薬剤耐性(AMR)対策
まとめ
日本歯科評論 vol.79 No.10(2019-10)
現在、抗菌薬の不適切な使用を背景にして、薬剤耐性(AMR)が世界的に増加している。一方で、新しい抗菌薬の開発には莫大なコストと時間がかかる割に、あまり利益を生まない薬剤のため、多くの企業は抗菌薬の開発を中止・減少させており、国際的に問題となっている。日本では、AMR対策アクションプランを策定し、関係省庁・関係機関等がワンヘルス・アプローチの視野に協働して集中的に取り組むべき内容をまとめた。計画は2016年~2020年までの5年間において6つの分野、①普及啓発・教育②動向調査・監視③感染予防・管理④抗微生物剤の適正使用⑤研究開発・創薬⑥国際協力において、これらに関する「目標」やその目標ごとに「戦略」および「具体的な取組」等を盛り込んだものになっている。歯科の開業医では、特に③・④を念頭において臨床業務をしていく必要がある。

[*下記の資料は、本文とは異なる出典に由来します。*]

## src/rtl/sdram_port_arbiter_pkg.sv

```systemverilog
// Shared definitions for the SDRAM burst-port arbiter: FSM encoding, width helper
// and the address/length defaults that match the SDRAM controller parameter header.
package sdram_port_arbiter_pkg;

  typedef enum logic [1:0] {
    ST_IDLE  = 2'd0,
    ST_ISSUE = 2'd1,
    ST_BUSY  = 2'd2
  } state_e;

  localparam int DEF_ASIZE = 23;
  localparam int DEF_LSIZE = 9;

  // Width of an index into n items; never narrower than one bit.
  function automatic int clog2(input int n);
    return (n <= 2) ? 1 : $clog2(n);
  endfunction

endpackage

```

## src/rtl/sdram_port_arbiter_rr_pick.sv

```systemverilog
// Combinational round-robin selector: the first set request at or after the pointer,
// wrapping modulo NPORT, wins.
module rr_pick
  import sdram_port_arbiter_pkg::*;
#(
  parameter int NPORT = 4,
  parameter int IW    = clog2(NPORT)
) (
  input  logic [NPORT-1:0] req_i,
  input  logic [IW-1:0]    ptr_i,
  output logic [NPORT-1:0] gnt_o,
  output logic [IW-1:0]    idx_o,
  output logic             valid_o
);

  logic [IW-1:0] cand;

  // Walk offsets from farthest to nearest so the nearest requester overwrites the rest.
  always_comb begin
    gnt_o   = '0;
    idx_o   = '0;
    cand    = '0;
    valid_o = |req_i;
    for (int off = NPORT - 1; off >= 0; off--) begin
      cand = IW'((int'(ptr_i) + off) % NPORT);
      if (req_i[cand]) begin
        gnt_o       = '0;
        gnt_o[cand] = 1'b1;
        idx_o       = cand;
      end
    end
  end

endmodule

```

## src/rtl/sdram_port_arbiter.sv

```systemverilog
// Round-robin arbiter that owns the SDRAM controller command port, tracking each
// burst from grant through CMD_DONE (or timeout) and returning completion to its owner.
module sdram_port_arbiter
  import sdram_port_arbiter_pkg::*;
#(
  parameter int NPORT   = 4,
  parameter int ASIZE   = DEF_ASIZE,
  parameter int LSIZE   = DEF_LSIZE,
  parameter int TIMEOUT = 1024
) (
  input  logic                   CLK,
  input  logic                   RESET,
  input  logic [NPORT-1:0]       REQ,
  input  logic [NPORT-1:0]       REQ_WE,
  input  logic [NPORT*ASIZE-1:0] REQ_ADDR,
  input  logic [NPORT*LSIZE-1:0] REQ_LEN,
  output logic [NPORT-1:0]       GNT,
  output logic [NPORT-1:0]       DONE,
  output logic                   CMD_REQ,
  output logic                   CMD_WE,
  output logic [ASIZE-1:0]       CMD_ADDR,
  output logic [LSIZE-1:0]       CMD_LEN,
  input  logic                   CMD_ACK,
  input  logic                   CMD_DONE,
  output logic                   ERR,
  output logic [2:0]             ERR_PORT
);

  localparam int IW = clog2(NPORT);
  localparam int TW = clog2(TIMEOUT);

  state_e             state_q, state_d;
  logic [IW-1:0]      ptr_q, ptr_d;
  logic [IW-1:0]      owner_q, owner_d;
  logic [NPORT-1:0]   gnt_q, gnt_d;
  logic [NPORT-1:0]   done_q, done_d;
  logic               cmd_req_q, cmd_req_d;
  logic               cmd_we_q, cmd_we_d;
  logic [ASIZE-1:0]   cmd_addr_q, cmd_addr_d;
  logic [LSIZE-1:0]   cmd_len_q, cmd_len_d;
  logic [TW-1:0]      cnt_q, cnt_d;
  logic               err_q, err_d;
  logic [2:0]         err_port_q, err_port_d;

  logic [ASIZE-1:0]   addrA [NPORT];
  logic [LSIZE-1:0]   lenA  [NPORT];
  logic [NPORT-1:0]   reqMasked;
  logic [NPORT-1:0]   pickOh;
  logic [IW-1:0]      pickIdx;
  logic               pickVld;
  logic               winZero;
  logic               timeoutHit;

  function automatic logic [IW-1:0] nextPtr(input logic [IW-1:0] idx);
    if (int'(idx) == NPORT - 1) return '0;
    else return idx + 1'b1;
  endfunction

  always_comb begin
    for (int i = 0; i < NPORT; i++) begin
      addrA[i] = REQ_ADDR[i*ASIZE +: ASIZE];
      lenA[i]  = REQ_LEN[i*LSIZE +: LSIZE];
    end
  end

  // A port just handed DONE may still show REQ this cycle; keep it out of the scan.
  assign reqMasked  = REQ & ~done_q;
  assign winZero    = (lenA[pickIdx] == '0);
  assign timeoutHit = (cnt_q == TW'(TIMEOUT - 1));

  rr_pick #(
    .NPORT (NPORT),
    .IW    (IW)
  ) u_pick (
    .req_i   (reqMasked),
    .ptr_i   (ptr_q),
    .gnt_o   (pickOh),
    .idx_o   (pickIdx),
    .valid_o (pickVld)
  );

  always_ff @(posedge CLK or posedge RESET) begin
    if (RESET) state_q <= ST_IDLE;
    else       state_q <= state_d;
  end

  always_comb begin
    state_d = state_q;
    case (state_q)
      ST_IDLE:  if (pickVld && !winZero)    state_d = ST_ISSUE;
      ST_ISSUE: if (CMD_ACK)                state_d = ST_BUSY;
      ST_BUSY:  if (CMD_DONE || timeoutHit) state_d = ST_IDLE;
      default:                              state_d = ST_IDLE;
    endcase
  end

  always_comb begin
    ptr_d      = ptr_q;
    owner_d    = owner_q;
    gnt_d      = gnt_q;
    done_d     = '0;
    cmd_req_d  = cmd_req_q;
    cmd_we_d   = cmd_we_q;
    cmd_addr_d = cmd_addr_q;
    cmd_len_d  = cmd_len_q;
    cnt_d      = cnt_q;
    err_d      = err_q;
    err_port_d = err_port_q;
    case (state_q)
      ST_IDLE: begin
        if (pickVld) begin
          if (winZero) begin
            done_d = pickOh;
            ptr_d  = nextPtr(pickIdx);
          end else begin
            gnt_d      = pickOh;
            owner_d    = pickIdx;
            cmd_req_d  = 1'b1;
            cmd_we_d   = REQ_WE[pickIdx];
            cmd_addr_d = addrA[pickIdx];
            cmd_len_d  = lenA[pickIdx];
          end
        end
      end
      ST_ISSUE: begin
        if (CMD_ACK) begin
          cmd_req_d = 1'b0;
          cnt_d     = '0;
        end
      end
      ST_BUSY: begin
        if (CMD_DONE) begin
          done_d = gnt_q;
          gnt_d  = '0;
          ptr_d  = nextPtr(owner_q);
        end else if (timeoutHit) begin
          err_d      = 1'b1;
          err_port_d = 3'(owner_q);
          gnt_d      = '0;
          ptr_d      = nextPtr(owner_q);
        end else begin
          cnt_d = cnt_q + 1'b1;
        end
      end
      default: ;
    endcase
  end

  always_ff @(posedge CLK or posedge RESET) begin
    if (RESET) begin
      ptr_q      <= '0;
      owner_q    <= '0;
      gnt_q      <= '0;
      done_q     <= '0;
      cmd_req_q  <= 1'b0;
      cmd_we_q   <= 1'b0;
      cmd_addr_q <= '0;
      cmd_len_q  <= '0;
      cnt_q      <= '0;
      err_q      <= 1'b0;
      err_port_q <= '0;
    end else begin
      ptr_q      <= ptr_d;
      owner_q    <= owner_d;
      gnt_q      <= gnt_d;
      done_q     <= done_d;
      cmd_req_q  <= cmd_req_d;
      cmd_we_q   <= cmd_we_d;
      cmd_addr_q <= cmd_addr_d;
      cmd_len_q  <= cmd_len_d;
      cnt_q      <= cnt_d;
      err_q      <= err_d;
      err_port_q <= err_port_d;
    end
  end

  assign GNT      = gnt_q;
  assign DONE     = done_q;
  assign CMD_REQ  = cmd_req_q;
  assign CMD_WE   = cmd_we_q;
  assign CMD_ADDR = cmd_addr_q;
  assign CMD_LEN  = cmd_len_q;
  assign ERR      = err_q;
  assign ERR_PORT = err_port_q;

endmodule

```

## config.mk

```make
export PLATFORM = sky130hd
export DESIGN_NAME = sdram_port_arbiter
export DESIGN_NICKNAME = d
export VERILOG_FILES = /design/src/rtl/sdram_port_arbiter_pkg.sv /design/src/rtl/sdram_port_arbiter_rr_pick.sv /design/src/rtl/sdram_port_arbiter.sv
export SDC_FILE = /design/constraint.sdc
export NUM_CORES = 1
export LEC_CHECK = 0
export CAP_MARGIN = 25
export CORE_AREA = 2 2 107 109
export DETAILED_ROUTE_END_ITERATION = 8
export DIE_AREA = 0 0 109 111
export PLACE_DENSITY_LB_ADDON = 0.15
export SYNTH_ARGS = -nofsm -noshare
export SYNTH_HDL_FRONTEND = slang
export SYNTH_SLANG_ARGS = --single-unit
```

## constraint.sdc

```tcl
create_clock -name CLK -period 3.4 [get_ports CLK]
set_clock_uncertainty 0.1 [all_clocks]
set_input_delay 0.34 -clock CLK [delete_from_list [all_inputs] [get_ports CLK]]
set_output_delay 0.34 -clock CLK [all_outputs]
set_load 0.03 [all_outputs]
```

==> flow_summary.ini <==
[yosys]
yosys.area.top_type_share = 0.362
synth_area_leaders = dfrtp_1 36%, mux2_4 7.1%, mux2i_1 6.4%
synth_common_cells = 61 x dfrtp_1, 61 x nand2_1, 27 x and2_1, 27 x mux2i_1, 27 x nor2_1
async_reset_ff_frac = 1.00
synth_enable_flop_cells = 0
syn_nets = 584
yosys.area.top_type = dfrtp_1
syn_avg_cell_area_um2 = 9.65
synth-seq-area-share = 0.362
ys_types = 51
ys_ff_latch = 61
synth_cells = 437
yosysWarnings = 0
synth_ff_type = dfrtp_1
netlist_area_um2 = 4220

[floorplan]
die_w_um = 109
rows = 39
start_util = 0.381
num_io_pins = 186
die_y_um = 111
core_region_area_um2 = 11100
die_area_um2 = 12100

[layout]
seqCellArea_um2 = 1530
antenna_cells = 0
drive_gt1_frac = 0.160
area_delta_synth_final_pct = 58.2
fillers = 971
multi_input_area_um2 = 2510
num-nets-final = 779
fin_cells = 780

[grt]
antenna_found_initial = 0
grt_overflow = 0
first_global_vias = 4229
grt_pass1_wl_um = 20200
grtUsageTotal = 0.211
grt_max_degree = 50

[sta]
setup_tns_ps = 0
hold_violations = 0
fin_crit_ps = 3240
timing.hold.ws_ps = 228
fin_crit_sh = 0.953
slew_headroom = 0.658
slew_violations = 0
rsz0062_at_grt = no
worst_slew_pin_slew_ps = 513
setup_viol = 0
fmax_ghz = 0.309

[clock_network]
cts_resized = 0
clockBufferDepth = 2
clk_pin_slew_worst_paths_ps = 60
clk_latency_ps = 320
postCtsSetupRepairBufs = 0
cts-root-buf = clkbuf_16
cts_tree = built
clock_sinks = 61
htree_levels = 3
cts_made_buffers = 9
ctsHoldBuffers = 0

[setup_path]
critical_path.endpoint = CMD_ADDR[7]$_DFFE_PP0P_
critical_path_class = in -> reg
reg2reg_depth = 10
cp_max_fo = 27
critPathLaunch = REQ[1]
r2r_slack_ps = 170
r2r_start = ptr_q[0]$_DFFE_PP0P_
startpoint_type = input pin
critPathRequiredTime_ps = 3500
cp.arrival_ps = 3340
r2r_end = CMD_ADDR[7]$_DFFE_PP0P_
cp-end-kind = flop

[flow_run]
maxCapViolCount = 0

[drt]
first_pass_iters = 4
routed_wl_um = 12300
vias_per_cell = 5.10
vias = 3981
post_drt_wl_per_cell_um = 15.8
ant_nets = 0
dr.first_iter.drc_count = 121
drc = 0

[power]
irDropWorstVdd_mv = 0.352
p_leak_nw = 2.83
total_power_mw = 6.36
power_density_nw_per_um2 = 954

[outcome]
status = complete, no violations

[place]
place.gp.congestion = 0.809
dp.cells = 764
io_buffers = 184
dp.final_hpwl_um = 9960

[min_path]
hold_path.class = in -> async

歯科で広く用いられている第三世代セフェム系抗菌薬の問題点として、Bioavailabilityが低いことが挙げられる。Bioavailabilityとは内服した抗菌薬が、腸管から吸収され、実際に循環血液中に到達する割合のことである。ペニシリン系アモキシシリンでは80%が吸収され、第一世代セフェムのセファレキシンでは90%、ニューキノロンのレボフロキサシンでは98%と良好で、これらでは注射薬と同等量の薬剤量の吸収が見込める。一方で、第三世代セフェムのBioavailabilityは薬剤により異なるが、傾向の場合16~40程度低いとされている。Bioavailabilityの低い傾向第三世代セフェムが点滴静注に比べて低用量で多くの患者に使用されたことから、低濃度の傾向第三世代セフェムにさらされた肺炎球菌やインフルエンザ菌の耐性が一気に進行したと考えられる。医療界全体を考えると、経口セフェムの使用量を減少させる方向性であることは間違いない。ペニシリン系を第一選択に使用する方向になると考える。また日本ではIMP型βラクタマーゼを産生するカルバペネマーゼ産生腸内細菌(CPE)が主体で、厚生労働省院内感染対策サーベイランスでは0.2%以下でそれを維持することが目標とされている。最近、口腔ケアの実施により誤嚥性肺炎の発症を抑制できるというエビデンスが蓄積されてきている。周術期における口腔機能管理に対する管理料が算定されるようになり口腔衛生管理が注目され、口腔ケアが盛んに行われるようになってきており、CPEの拡散リスクになる可能性があると考えている。これらのことから標準予防策が十分に実施される必要がある。